Identification and characterization of an adenovirus 2 major late promoter CAP sequence DNA-binding protein.

DNase I footprint analysis of the core adenovirus 2 (Ad2) major late promoter (MLP) has revealed distinct patterns of protection corresponding to the assembly of transcription components during transcriptional initiation (VanDyke, M. W., Sawadogo, M., and Roeder, R. G. (1989) Mol. Cell Biol. 7, 3371-3379). By using partially purified transcription factors, DNase I protection over the TATA box element and the CAP sequence was attributed to the binding of a single factor, TFIID. We have determined, however, that protection of the CAP region results from the binding of a novel factor, designated CAP-site binding factor (CBF), which is chromatographically and functionally distinct from TFIID. DNase I footprint analysis and gel electrophoresis mobility shift competition assays confirm that distinct polypeptides bind to the Ad2 MLP upstream promoter sequence, TATA box, and CAP sequences.
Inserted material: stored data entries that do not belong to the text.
<file path="src/rtl/apb_i2c_pkg.sv">
// Shared definitions for the APB register interface of the I2C core.
package apb_i2c_pkg;

  // Register byte offsets
  localparam int unsigned OFS_TXDATA   = 32'h00;
  localparam int unsigned OFS_RXDATA   = 32'h04;
  localparam int unsigned OFS_CFG      = 32'h08;
  localparam int unsigned OFS_TIMEOUT  = 32'h0C;
  localparam int unsigned OFS_STATUS   = 32'h10;
  localparam int unsigned OFS_IRQ_EN   = 32'h14;
  localparam int unsigned OFS_IRQ_STAT = 32'h18;

  // IRQ_STAT / IRQ_EN bit positions
  localparam int unsigned IRQ_TXE  = 0;
  localparam int unsigned IRQ_RXNE = 1;
  localparam int unsigned IRQ_ERR  = 2;
  localparam int unsigned IRQ_TMO  = 3;
  localparam int unsigned IRQ_W    = 4;

  // STATUS bit positions
  localparam int unsigned ST_TX_FULL  = 0;
  localparam int unsigned ST_RX_EMPTY = 1;
  localparam int unsigned ST_TX_EMPTY = 2;
  localparam int unsigned ST_ERR_LVL  = 3;

  typedef enum logic [1:0] {
    StIdle,
    StAccess,
    StWait
  } apb_state_e;

endpackage

</file>
<file path="src/rtl/apb_i2c_irq_ctrl.sv">
// Sticky interrupt status with edge detection, W1C clearing, masking and a registered irq.
module apb_i2c_irq_ctrl
  import apb_i2c_pkg::*;
(
  input  logic              PCLK,
  input  logic              PRESETn,
  input  logic              tx_empty,
  input  logic              rx_empty,
  input  logic              core_error,
  input  logic              tmo_set,
  input  logic              en_we,
  input  logic [IRQ_W-1:0]  en_wdata,
  input  logic              stat_w1c,
  input  logic [IRQ_W-1:0]  w1c_mask,
  output logic [IRQ_W-1:0]  irq_en,
  output logic [IRQ_W-1:0]  irq_stat,
  output logic              irq
);

  logic             tx_empty_q, rx_empty_q, core_error_q;
  logic [IRQ_W-1:0] en_q, en_d, stat_q, stat_d, set;
  logic             irq_q;

  // Event detection and next-state for the enable and sticky status registers
  always_comb begin
    set           = '0;
    set[IRQ_TXE]  = tx_empty & ~tx_empty_q;
    set[IRQ_RXNE] = ~rx_empty & rx_empty_q;
    set[IRQ_ERR]  = core_error & ~core_error_q;
    set[IRQ_TMO]  = tmo_set;
    // A new event in the same cycle as its W1C keeps the bit set
    stat_d = (stat_q & ~(stat_w1c ? w1c_mask : '0)) | set;
    en_d   = en_we ? en_wdata : en_q;
  end

  // State registers; irq follows the masked status one cycle later
  always_ff @(posedge PCLK or negedge PRESETn) begin
    if (!PRESETn) begin
      tx_empty_q   <= 1'b0;
      rx_empty_q   <= 1'b0;
      core_error_q <= 1'b0;
      en_q         <= '0;
      stat_q       <= '0;
      irq_q        <= 1'b0;
    end else begin
      tx_empty_q   <= tx_empty;
      rx_empty_q   <= rx_empty;
      core_error_q <= core_error;
      en_q         <= en_d;
      stat_q       <= stat_d;
      irq_q        <= |(stat_q & en_q);
    end
  end

  assign irq_en   = en_q;
  assign irq_stat = stat_q;
  assign irq      = irq_q;

endmodule

</file>
<file path="src/rtl/apb_i2c_regif.sv">
// APB3 slave register file for the I2C core with FIFO back-pressure and wait timeout.
module apb_i2c_regif
  import apb_i2c_pkg::*;
#(
  parameter int unsigned ADDR_W   = 8,
  parameter int unsigned DATA_W   = 32,
  parameter int unsigned CFG_W    = 14,
  parameter int unsigned TMO_W    = 14,
  parameter int unsigned WAIT_MAX = 16
) (
  input  logic              PCLK,
  input  logic              PRESETn,
  input  logic              PSEL,
  input  logic              PENABLE,
  input  logic              PWRITE,
  input  logic [ADDR_W-1:0] PADDR,
  input  logic [DATA_W-1:0] PWDATA,
  output logic [DATA_W-1:0] PRDATA,
  output logic              PREADY,
  output logic              PSLVERR,
  output logic [DATA_W-1:0] tx_wdata,
  output logic              tx_wr_en,
  input  logic              tx_full,
  input  logic              tx_empty,
  input  logic [DATA_W-1:0] rx_rdata,
  output logic              rx_rd_en,
  input  logic              rx_empty,
  input  logic              core_error,
  output logic [CFG_W-1:0]  i2c_cfg,
  output logic [TMO_W-1:0]  i2c_timeout,
  output logic              irq
);

  localparam int unsigned CNT_W = $clog2(WAIT_MAX + 1);

  localparam logic [ADDR_W-1:0] A_TX   = ADDR_W'(OFS_TXDATA);
  localparam logic [ADDR_W-1:0] A_RX   = ADDR_W'(OFS_RXDATA);
  localparam logic [ADDR_W-1:0] A_CFG  = ADDR_W'(OFS_CFG);
  localparam logic [ADDR_W-1:0] A_TMO  = ADDR_W'(OFS_TIMEOUT);
  localparam logic [ADDR_W-1:0] A_ST   = ADDR_W'(OFS_STATUS);
  localparam logic [ADDR_W-1:0] A_IEN  = ADDR_W'(OFS_IRQ_EN);
  localparam logic [ADDR_W-1:0] A_ISTA = ADDR_W'(OFS_IRQ_STAT);

  apb_state_e       state_q;
  logic [CNT_W-1:0] cnt_q;
  logic [CFG_W-1:0] cfg_q;
  logic [TMO_W-1:0] tmo_q;

  logic             active, hit_tx, hit_rx, hit_cfg, hit_tmo, hit_st, hit_ien, hit_ista;
  logic             bad, stall, timeout, wr_ok, rd_ok;
  logic [IRQ_W-1:0] irq_en, irq_stat, status;

  // Address decode, access classification and APB/FIFO outputs
  always_comb begin
    hit_tx   = (PADDR == A_TX);
    hit_rx   = (PADDR == A_RX);
    hit_cfg  = (PADDR == A_CFG);
    hit_tmo  = (PADDR == A_TMO);
    hit_st   = (PADDR == A_ST);
    hit_ien  = (PADDR == A_IEN);
    hit_ista = (PADDR == A_ISTA);
    // An abandoned transfer (PSEL or PENABLE dropped) never completes
    active  = PSEL & PENABLE & (state_q != StIdle);
    bad     = ~(hit_tx | hit_rx | hit_cfg | hit_tmo | hit_st | hit_ien | hit_ista)
              | (PWRITE & (hit_rx | hit_st)) | (~PWRITE & hit_tx);
    stall   = (PWRITE & hit_tx & tx_full) | (~PWRITE & hit_rx & rx_empty);
    timeout = stall & (cnt_q == CNT_W'(WAIT_MAX));
    PREADY  = active & (bad | ~stall | timeout);
    PSLVERR = active & (bad | timeout);
    wr_ok   = active & ~bad & ~stall & PWRITE;
    rd_ok   = active & ~bad & ~stall & ~PWRITE;
    tx_wr_en = wr_ok & hit_tx;
    rx_rd_en = rd_ok & hit_rx;
    tx_wdata = PWDATA;

    status              = '0;
    status[ST_TX_FULL]  = tx_full;
    status[ST_RX_EMPTY] = rx_empty;
    status[ST_TX_EMPTY] = tx_empty;
    status[ST_ERR_LVL]  = core_error;

    PRDATA = '0;
    if (rd_ok) begin
      case (PADDR)
        A_RX:    PRDATA = rx_rdata;
        A_CFG:   PRDATA = DATA_W'(cfg_q);
        A_TMO:   PRDATA = DATA_W'(tmo_q);
        A_ST:    PRDATA = DATA_W'(status);
        A_IEN:   PRDATA = DATA_W'(irq_en);
        A_ISTA:  PRDATA = DATA_W'(irq_stat);
        default: PRDATA = '0;
      endcase
    end
  end

  // APB transfer FSM with the stall counter
  always_ff @(posedge PCLK or negedge PRESETn) begin
    if (!PRESETn) begin
      state_q <= StIdle;
      cnt_q   <= '0;
    end else begin
      unique case (state_q)
        StIdle: begin
          cnt_q <= '0;
          if (PSEL && !PENABLE) state_q <= StAccess;
        end
        StAccess, StWait: begin
          if (!active || PREADY) begin
            state_q <= StIdle;
            cnt_q   <= '0;
          end else begin
            state_q <= StWait;
            cnt_q   <= cnt_q + CNT_W'(1);
          end
        end
        default: begin
          state_q <= StIdle;
          cnt_q   <= '0;
        end
      endcase
    end
  end

  // CFG and TIMEOUT registers; upper PWDATA bits are dropped
  always_ff @(posedge PCLK or negedge PRESETn) begin
    if (!PRESETn) begin
      cfg_q <= '0;
      tmo_q <= '0;
    end else begin
      if (wr_ok && hit_cfg) cfg_q <= PWDATA[CFG_W-1:0];
      if (wr_ok && hit_tmo) tmo_q <= PWDATA[TMO_W-1:0];
    end
  end

  assign i2c_cfg     = cfg_q;
  assign i2c_timeout = tmo_q;

  apb_i2c_irq_ctrl u_irq_ctrl (
    .PCLK       (PCLK),
    .PRESETn    (PRESETn),
    .tx_empty   (tx_empty),
    .rx_empty   (rx_empty),
    .core_error (core_error),
    .tmo_set    (active & timeout),
    .en_we      (wr_ok & hit_ien),
    .en_wdata   (PWDATA[IRQ_W-1:0]),
    .stat_w1c   (wr_ok & hit_ista),
    .w1c_mask   (PWDATA[IRQ_W-1:0]),
    .irq_en     (irq_en),
    .irq_stat   (irq_stat),
    .irq        (irq)
  );

endmodule

</file>
<file path="config.mk">
export PLATFORM = sky130hd
export DESIGN_NAME = apb_i2c_regif
export DESIGN_NICKNAME = d
export VERILOG_FILES = /design/src/rtl/apb_i2c_pkg.sv /design/src/rtl/apb_i2c_irq_ctrl.sv /design/src/rtl/apb_i2c_regif.sv
export SDC_FILE = /design/constraint.sdc
export NUM_CORES = 1
export LEC_CHECK = 0
export BUFFER_PORTS_ARGS = -buffer_cell sky130_fd_sc_hd__buf_2
export CORE_ASPECT_RATIO = 1.2
export CORE_MARGIN = 2
export CORE_UTILIZATION = 39
export CTS_CLUSTER_SIZE = 10
export DETAILED_ROUTE_END_ITERATION = 6
export PLACE_DENSITY = 0.76
export SYNTH_ARGS = -nofsm -noshare
export SYNTH_HDL_FRONTEND = slang
export SYNTH_HIERARCHICAL = 1
export SYNTH_SLANG_ARGS = --single-unit
</file>
<file path="constraint.sdc">
create_clock -name PCLK -period 2 [get_ports PCLK]
set_input_delay 0 -clock PCLK [delete_from_list [all_inputs] [get_ports PCLK]]
set_output_delay 0 -clock PCLK [all_outputs]
set_load 0.03 [all_outputs]
</file>
==> key figures <==
Run status
  – Run status: finished, violations left
  – Failing checks: negative setup slack

Routing
  – ANT nets after route: 0
  – Via count: 2629
  – Wirelength per Cell: 16.41 um
  – Routed wire length: 8271 um
  – Drt pass-1 iters: 4
  – Iter 0 DRT Violations: between 100 and 150
  – Drt via density: around 5.2
  – # DRC: 0

Placement
  – Port Buffers: roughly 140
  – Post-DP Area: 3543 sq um
  – Setup WS pre-CTS: -0.06646 ns
  – Placer Congestion: 0.9180
  – Post-detail-place hpwl: 5835 um

Logic synthesis
  – Main synth FF type: dfrtp_1
  – Synth Instances: between 200 and 300
  – Syn_nets: 363
  – Synth top area share: 0.4017
  – FFs w/ async S/R, synth: 1.000
  – Synth cell types: 42
  – Yosys top cell by area: dfrtp_1
  – #FFs+latches synth: 47
  – Sequential share of the synthesized area: 0.4017
  – Ys Warns: 6
  – Syn Std Cell Area: around 2900 sq um
  – Synth area leaders: dfrtp_1 (40%), mux2_2 (11%), buf_4 (8.7%)
  – Post-synth EDFFs: 0
  – Syn avg cell area: 10.53 sq um

Critical path
  – Worst endpoint required time: 2.00 ns
  – Type of the worst setup path: reg2out
  – Crit. End Element: primary output
  – Max FO, Critical Path: 6
  – Setup crit start kind: flip-flop
  – Critical Path AT: 2.03 ns

Global routing
  – Largest net degree at the start of global routing: 28
  – Gr usage total: 0.1965
  – Initial antenna violation count: 0
  – Vias in the first global route: roughly 2.7k
  – Total grt overflow: 0
  – First-pass GRT wire length: between 10000 and 15000 um

Clock network
  – Maximum clock insertion buffer count: 2
  – CTS Buf Count: 5
  – H-tree levels: 2
  – Clock latency at the later pin of the worst-skew pair: around 0.30 ns
  – Clock Sinks: 47
  – Clock transition at path regs: 0.07 ns
  – Root Buffer: clkbuf_8
  – CTS tree: done

Finish
  – Share of cells above drive strength 1: 0.5459
  – ANT cells: 0
  – Area delta synth->final: 36.79%
  – Multi-input gate area: 1503 sq um
  – # nets final: between 400 and 500
  – Final Instance Area: between 4000 and 5000 sq um
  – Register Area: 1176 sq um
  – Number of fill cells: 634

Pwr
  – P_int: 0.001456 W
  – Switching Share: 0.2736
  – Net switching power: 0.0005483 W
  – Worst IR Drop VDD: approximately 0.43 mV
  – Comb pwr share: 0.218
  – Sequential Power Share: 0.490
  – Clock power share: 0.292
  – Cell Pwr Density: 500.5 nW/um^2
  – Leakage: 2.162 nW

Run
  – Max-Cap Viols: 0

Timing
  – Tmin final: 2.032 ns
  – RSZ-0062 raised after global routing: yes
  – Setup-failing EPs final: 6
  – Final worst path period share: 1.016
  – Hold_ws: 0.00001161 ns
  – Setup TNS: -0.1156 ns
  – Worst Tran Pin Value: 0.5886 ns
  – Setup ws final: -0.03158 ns
  – Highest Clock Rate: 492.2 MHz
  – Hold Fails Final Rpt: 0
  – Max-slew violation count: 0
  – Skew final: ~0.012 ns
  – Relative slew slack: 0.6076

Floorplanning
  – Row cnt: 34
  – Core area: about 7300 sq um
  – Ports: between 150 and 200
  – Die ar.: 8219 sq um
  – Die span in x: a little over 80 um
  – Starting Density: 0.4025
  – Die Y: 98.92 um

Hold path
  – Tightest Hold Check Type: in2out
## registers in the layout, summed over array words and instances (netlist names)
signal and flops:
state_q 2, u_irq_ctrl/irq 1, u_irq_ctrl/tx_empty_q 1, cnt_q 5
u_irq_ctrl/core_error_q 1, i2c_cfg 14, u_irq_ctrl/irq_en 4, u_irq_ctrl/irq_stat 4
u_irq_ctrl/rx_empty_q 1, i2c_timeout 14
## synthesized netlist by cell type, drive strengths merged, types with 2 or more instances
cell type / n
a211oi: 5
a21oi: 6
a221oi: 4
a22o: 3
a22oi: 12
a31oi: 2
and3: 21
buf: 38
clkbuf: 10
dfrtp: 47
ha: 4
inv: 8
mux2: 46
mux2i: 4
nand2: 9
nand2b: 2
nand3: 5
nand3b: 3
nor2: 24
nor2b: 7
nor3: 2
o21ai: 2
xor2: 2
## cell families (layout without fill, tap and decap cells)
logic type	after synthesis	count (layout)	synth area share
AO/OA/AOI/OAI	39	39	0.09616
adder cells (fa/ha/maj)	4	4	0.01709
AND/OR/NAND/NOR	79	79	0.1487
flip-flops	47	47	0.4017
XOR/XNOR	3	3	0.008976
multiplexers	50	50	0.2034
buffers and inverters	56	192	0.1239
## worst max-delay path, stage by stage (launching register included)
cell      delay [ns]
dfrtp_1         0.37
inv_2           0.06
ha_4            0.16
nand3b_1        0.21
nor3_4          0.16
buf_6           0.13
o211ai_1        0.13
buf_4           0.23
nor2_1          0.13
buf_4           0.17
## path summary, 6_finish.rpt
check,startpoint,end,slack (ns),depth (start not counted)
hold reg to reg,cnt_q[0],cnt_q[0],0.50,1
min in group asynchronous,PRESETn,i2c_cfg[8],0.23,2
setup reg to reg,state_q[1],i2c_timeout[2],0.04,8
max in group asynchronous,PRESETn,u_irq_ctrl/irq_en[3],1.07,3
hold / removal,PWDATA[29],tx_wdata[29],0.00001,0
setup / recovery,state_q[1],PRDATA[9],-0.03,9
## per-layer routing
| layer | GRT usage | part of all wire | vias to the layer above |
|---|---|---|---|
| met2 | 0.3710 | 0.53 | 125 |
| met5 | 0 | 0 | - |
| met4 | 0.05927 | 0.017 | 0 |
| met1 | 0.2223 | 0.39 | 1268 |
| li1 | - | - | 1224 |
| met3 | 0.03853 | 0.058 | 12 |
## cells in the final DEF, fill, tap and decap left out, types with 2 or more instances in the layout
cell / count
a22o_1: 3
nand3b_1: 3
a31oi_1: 2
o21ai_0: 2
xor2_1: 2
buf_4: 26
inv_1: 6
inv_2: 2
clkbuf_8: 6
nor3_4: 2
buf_2: 127
mux2_4: 10
ha_1: 3
nand2_1: 8
mux2i_1: 4
mux2_1: 7
nor2b_1: 7
dfrtp_1: 47
nand3_1: 5
nor2_4: 6
mux2_2: 29
nand2b_1: 2
nor2_1: 18
buf_12: 2
a22oi_1: 12
a21oi_1: 6
buf_6: 6
and3_1: 21
a221oi_1: 4
a211oi_2: 4
dlygate4sd3_1: 15
## metrics by stage
| step | total power, W | util | std cells |
|---|---|---|---|
| after global placement | 0.001337 | 0.4871 | 474 |
| after floorplan | 0.001263 | - | 278 |
| after global routing | 0.002100 | 0.5506 | 504 |
| final | 0.002005 | 0.5506 | 504 |
| after CTS | 0.001986 | 0.5373 | 503 |
| after detailed placement | 0.001348 | 0.4871 | 474 |
## area by class of cell
| type | instances | area share |
|---|---|---|
| clock buffers | 7 | 0.02156 |
| clock inverters | 1 | 0.002187 |
| inverters | 8 | 0.007498 |
| multi-input cells | 175 | 0.3752 |
| flip-flops and latches | 47 | 0.2937 |
| well taps | 90 | 0.02812 |
| repair buffers | 176 | 0.2718 |
## power groups by stage
stage	clock network (W)	logic (W)	registers, W
after global routing	0.000640	0.000476	0.000983
after floorplan	0	0.000254	0.00101
after detailed placement	0	0.000350	0.000998
final	0.000585	0.000438	0.000981
after global placement	0	0.000339	0.000998
after CTS	0.000608	0.000398	0.000979
## repair_timing
| item | in CTS | in global routing |
|---|---|---|
| pin swaps | 3 | 3 |
| resized for setup | 24 | 27 |
| buffers inserted | 5 | 1 |
| hold endpoints to repair | 53 | 0 |
| endpoints found under the setup margin | 62 | 59 |
| gates cloned | 1 | 0 |
| hold buffers | 15 | 0 |
Power figures use the tool's default switching activity.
When the CAP sequence is mutated, transcriptional activity of the Ad2 MLP is reduced both in vitro and in vivo. The decrease in transcriptional activity correlates with decreased CBF binding activity. Nuclear extracts depleted of CBF also exhibit reduced Ad2 MLP transcriptional activity. The addition of DNA affinity purified CBF, free of TFIID or major late transcription factor, restores the activity to control levels.